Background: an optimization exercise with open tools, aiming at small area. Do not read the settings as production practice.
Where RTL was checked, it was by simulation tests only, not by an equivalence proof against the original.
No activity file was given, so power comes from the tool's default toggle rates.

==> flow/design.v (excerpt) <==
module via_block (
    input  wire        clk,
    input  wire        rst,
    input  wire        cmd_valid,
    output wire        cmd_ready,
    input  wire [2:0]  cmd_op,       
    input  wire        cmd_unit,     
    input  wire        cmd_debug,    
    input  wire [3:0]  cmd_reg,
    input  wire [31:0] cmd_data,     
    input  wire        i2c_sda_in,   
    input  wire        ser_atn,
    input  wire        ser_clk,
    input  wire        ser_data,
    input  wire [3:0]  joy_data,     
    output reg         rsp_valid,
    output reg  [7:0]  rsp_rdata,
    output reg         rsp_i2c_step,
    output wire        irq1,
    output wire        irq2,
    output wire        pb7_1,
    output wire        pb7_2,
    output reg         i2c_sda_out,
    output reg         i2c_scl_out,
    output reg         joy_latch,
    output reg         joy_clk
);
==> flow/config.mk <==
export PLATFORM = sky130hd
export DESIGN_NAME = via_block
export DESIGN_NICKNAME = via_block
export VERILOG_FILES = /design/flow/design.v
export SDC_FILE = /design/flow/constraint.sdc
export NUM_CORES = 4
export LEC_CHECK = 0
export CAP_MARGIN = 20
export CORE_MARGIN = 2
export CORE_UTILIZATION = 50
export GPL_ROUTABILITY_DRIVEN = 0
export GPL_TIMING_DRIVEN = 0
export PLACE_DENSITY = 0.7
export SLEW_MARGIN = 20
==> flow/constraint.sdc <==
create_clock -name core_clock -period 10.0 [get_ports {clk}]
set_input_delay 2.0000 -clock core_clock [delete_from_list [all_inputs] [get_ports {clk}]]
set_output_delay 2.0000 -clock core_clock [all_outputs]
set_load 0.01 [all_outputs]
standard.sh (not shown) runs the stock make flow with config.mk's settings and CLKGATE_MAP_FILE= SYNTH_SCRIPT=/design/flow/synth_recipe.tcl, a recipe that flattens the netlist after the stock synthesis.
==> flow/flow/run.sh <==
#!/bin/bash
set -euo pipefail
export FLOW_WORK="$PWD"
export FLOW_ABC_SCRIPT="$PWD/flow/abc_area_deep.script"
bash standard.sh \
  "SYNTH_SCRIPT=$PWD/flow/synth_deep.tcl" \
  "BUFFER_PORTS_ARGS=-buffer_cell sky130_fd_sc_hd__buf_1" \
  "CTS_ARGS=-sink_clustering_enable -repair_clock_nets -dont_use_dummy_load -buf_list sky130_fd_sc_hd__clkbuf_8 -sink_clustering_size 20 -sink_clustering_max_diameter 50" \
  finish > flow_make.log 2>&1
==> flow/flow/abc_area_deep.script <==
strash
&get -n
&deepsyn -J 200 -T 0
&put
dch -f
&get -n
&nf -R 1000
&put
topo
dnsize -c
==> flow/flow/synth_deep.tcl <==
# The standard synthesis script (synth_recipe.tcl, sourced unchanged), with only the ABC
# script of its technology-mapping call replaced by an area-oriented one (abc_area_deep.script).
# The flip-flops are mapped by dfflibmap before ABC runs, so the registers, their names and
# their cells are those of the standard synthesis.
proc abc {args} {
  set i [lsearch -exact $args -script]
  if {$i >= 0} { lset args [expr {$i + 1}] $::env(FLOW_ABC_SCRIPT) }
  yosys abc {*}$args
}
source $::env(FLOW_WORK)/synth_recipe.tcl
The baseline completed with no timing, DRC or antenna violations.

————

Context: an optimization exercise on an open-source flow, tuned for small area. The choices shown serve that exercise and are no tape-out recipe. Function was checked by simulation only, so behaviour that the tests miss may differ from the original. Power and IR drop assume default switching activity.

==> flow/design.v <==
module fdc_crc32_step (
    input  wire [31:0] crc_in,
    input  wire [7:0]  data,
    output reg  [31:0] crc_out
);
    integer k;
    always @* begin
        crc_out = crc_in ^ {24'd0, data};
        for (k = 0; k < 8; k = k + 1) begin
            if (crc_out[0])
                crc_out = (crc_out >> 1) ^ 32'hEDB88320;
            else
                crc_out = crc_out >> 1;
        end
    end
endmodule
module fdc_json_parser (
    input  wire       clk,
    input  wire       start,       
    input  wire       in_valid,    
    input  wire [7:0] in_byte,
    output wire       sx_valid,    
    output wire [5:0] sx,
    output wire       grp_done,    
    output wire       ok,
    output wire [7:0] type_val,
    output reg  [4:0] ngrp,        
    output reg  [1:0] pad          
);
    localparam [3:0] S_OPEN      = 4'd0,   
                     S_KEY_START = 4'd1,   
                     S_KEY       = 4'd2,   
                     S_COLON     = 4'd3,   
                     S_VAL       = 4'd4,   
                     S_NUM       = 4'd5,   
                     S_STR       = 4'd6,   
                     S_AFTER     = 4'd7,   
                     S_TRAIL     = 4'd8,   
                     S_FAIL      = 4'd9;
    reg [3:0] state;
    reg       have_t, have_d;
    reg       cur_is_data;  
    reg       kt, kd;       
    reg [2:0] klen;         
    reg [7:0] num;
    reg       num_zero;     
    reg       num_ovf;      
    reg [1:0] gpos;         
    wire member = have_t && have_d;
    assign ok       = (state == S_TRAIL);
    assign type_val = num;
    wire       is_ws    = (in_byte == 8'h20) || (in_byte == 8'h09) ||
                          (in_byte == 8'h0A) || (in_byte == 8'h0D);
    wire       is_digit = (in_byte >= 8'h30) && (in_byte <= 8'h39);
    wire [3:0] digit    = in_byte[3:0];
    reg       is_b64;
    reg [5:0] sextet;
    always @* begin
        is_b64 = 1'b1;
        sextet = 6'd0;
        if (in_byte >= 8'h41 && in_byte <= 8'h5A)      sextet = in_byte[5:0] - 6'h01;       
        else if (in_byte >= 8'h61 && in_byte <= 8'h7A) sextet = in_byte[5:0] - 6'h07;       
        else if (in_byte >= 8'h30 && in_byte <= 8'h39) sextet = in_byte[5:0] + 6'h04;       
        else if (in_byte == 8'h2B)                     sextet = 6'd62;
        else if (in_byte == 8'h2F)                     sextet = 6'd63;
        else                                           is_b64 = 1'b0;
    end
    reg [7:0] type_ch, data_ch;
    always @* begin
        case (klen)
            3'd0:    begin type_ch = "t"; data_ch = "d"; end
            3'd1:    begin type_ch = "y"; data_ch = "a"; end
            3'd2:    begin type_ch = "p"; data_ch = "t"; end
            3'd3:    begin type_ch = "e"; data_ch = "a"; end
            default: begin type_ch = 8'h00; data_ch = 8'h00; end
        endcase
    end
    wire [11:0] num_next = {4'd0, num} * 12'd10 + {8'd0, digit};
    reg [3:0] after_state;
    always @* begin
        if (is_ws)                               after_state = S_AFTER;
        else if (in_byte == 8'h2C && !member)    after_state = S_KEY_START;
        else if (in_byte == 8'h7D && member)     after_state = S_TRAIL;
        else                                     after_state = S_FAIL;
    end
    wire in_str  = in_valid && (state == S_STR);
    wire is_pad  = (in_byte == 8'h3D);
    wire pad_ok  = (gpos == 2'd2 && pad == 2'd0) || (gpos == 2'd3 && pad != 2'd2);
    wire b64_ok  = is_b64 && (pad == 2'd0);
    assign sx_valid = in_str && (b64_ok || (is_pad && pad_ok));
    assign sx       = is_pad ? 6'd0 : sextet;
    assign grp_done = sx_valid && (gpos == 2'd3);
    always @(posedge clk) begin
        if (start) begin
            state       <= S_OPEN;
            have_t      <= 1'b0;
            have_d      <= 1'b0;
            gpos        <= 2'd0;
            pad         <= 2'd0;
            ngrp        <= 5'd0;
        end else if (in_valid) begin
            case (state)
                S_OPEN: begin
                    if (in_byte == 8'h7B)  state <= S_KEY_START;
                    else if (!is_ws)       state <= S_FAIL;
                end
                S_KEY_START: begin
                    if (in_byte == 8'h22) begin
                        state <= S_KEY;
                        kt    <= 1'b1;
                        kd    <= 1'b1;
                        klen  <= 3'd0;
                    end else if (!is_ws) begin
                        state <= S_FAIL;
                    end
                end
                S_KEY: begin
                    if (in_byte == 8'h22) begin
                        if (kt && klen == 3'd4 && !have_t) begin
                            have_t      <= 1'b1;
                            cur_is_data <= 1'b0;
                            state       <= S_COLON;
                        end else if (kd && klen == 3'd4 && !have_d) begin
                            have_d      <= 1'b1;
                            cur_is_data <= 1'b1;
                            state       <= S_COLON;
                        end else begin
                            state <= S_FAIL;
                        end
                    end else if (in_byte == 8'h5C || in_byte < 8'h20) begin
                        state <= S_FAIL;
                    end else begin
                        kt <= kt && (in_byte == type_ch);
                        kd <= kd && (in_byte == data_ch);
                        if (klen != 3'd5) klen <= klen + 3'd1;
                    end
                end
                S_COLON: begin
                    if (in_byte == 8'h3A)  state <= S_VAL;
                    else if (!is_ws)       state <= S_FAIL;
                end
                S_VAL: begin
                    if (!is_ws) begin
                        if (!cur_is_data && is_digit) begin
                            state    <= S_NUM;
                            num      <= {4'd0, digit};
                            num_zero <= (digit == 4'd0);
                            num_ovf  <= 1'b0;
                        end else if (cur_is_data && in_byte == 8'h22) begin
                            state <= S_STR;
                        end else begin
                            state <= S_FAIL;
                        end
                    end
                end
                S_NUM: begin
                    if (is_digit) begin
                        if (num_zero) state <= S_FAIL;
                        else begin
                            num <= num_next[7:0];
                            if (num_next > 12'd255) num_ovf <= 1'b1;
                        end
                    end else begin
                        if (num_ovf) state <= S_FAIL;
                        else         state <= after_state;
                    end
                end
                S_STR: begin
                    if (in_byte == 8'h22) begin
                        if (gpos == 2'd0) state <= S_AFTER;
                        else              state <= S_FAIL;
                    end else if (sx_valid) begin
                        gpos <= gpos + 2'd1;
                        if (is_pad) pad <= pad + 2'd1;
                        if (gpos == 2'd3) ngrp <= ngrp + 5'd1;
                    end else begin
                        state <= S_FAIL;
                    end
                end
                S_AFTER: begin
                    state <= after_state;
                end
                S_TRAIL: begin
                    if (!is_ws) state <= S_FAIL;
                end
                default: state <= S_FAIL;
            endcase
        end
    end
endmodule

————

*Directions*. Look through the listing above. Pick out each line with "that" and copy it.

*Written response*.
standard.sh (not shown) runs the stock make flow with config.mk's settings and CLKGATE_MAP_FILE= SYNTH_SCRIPT=/design/flow/synth_recipe.tcl, a recipe that flattens the netlist after the stock synthesis.
Context: an optimization exercise on an open-source flow, tuned for small area. The choices shown serve that exercise and are no tape-out recipe. Function was checked by simulation only, so behaviour that the tests miss may differ from the original. Power and IR drop assume default switching activity.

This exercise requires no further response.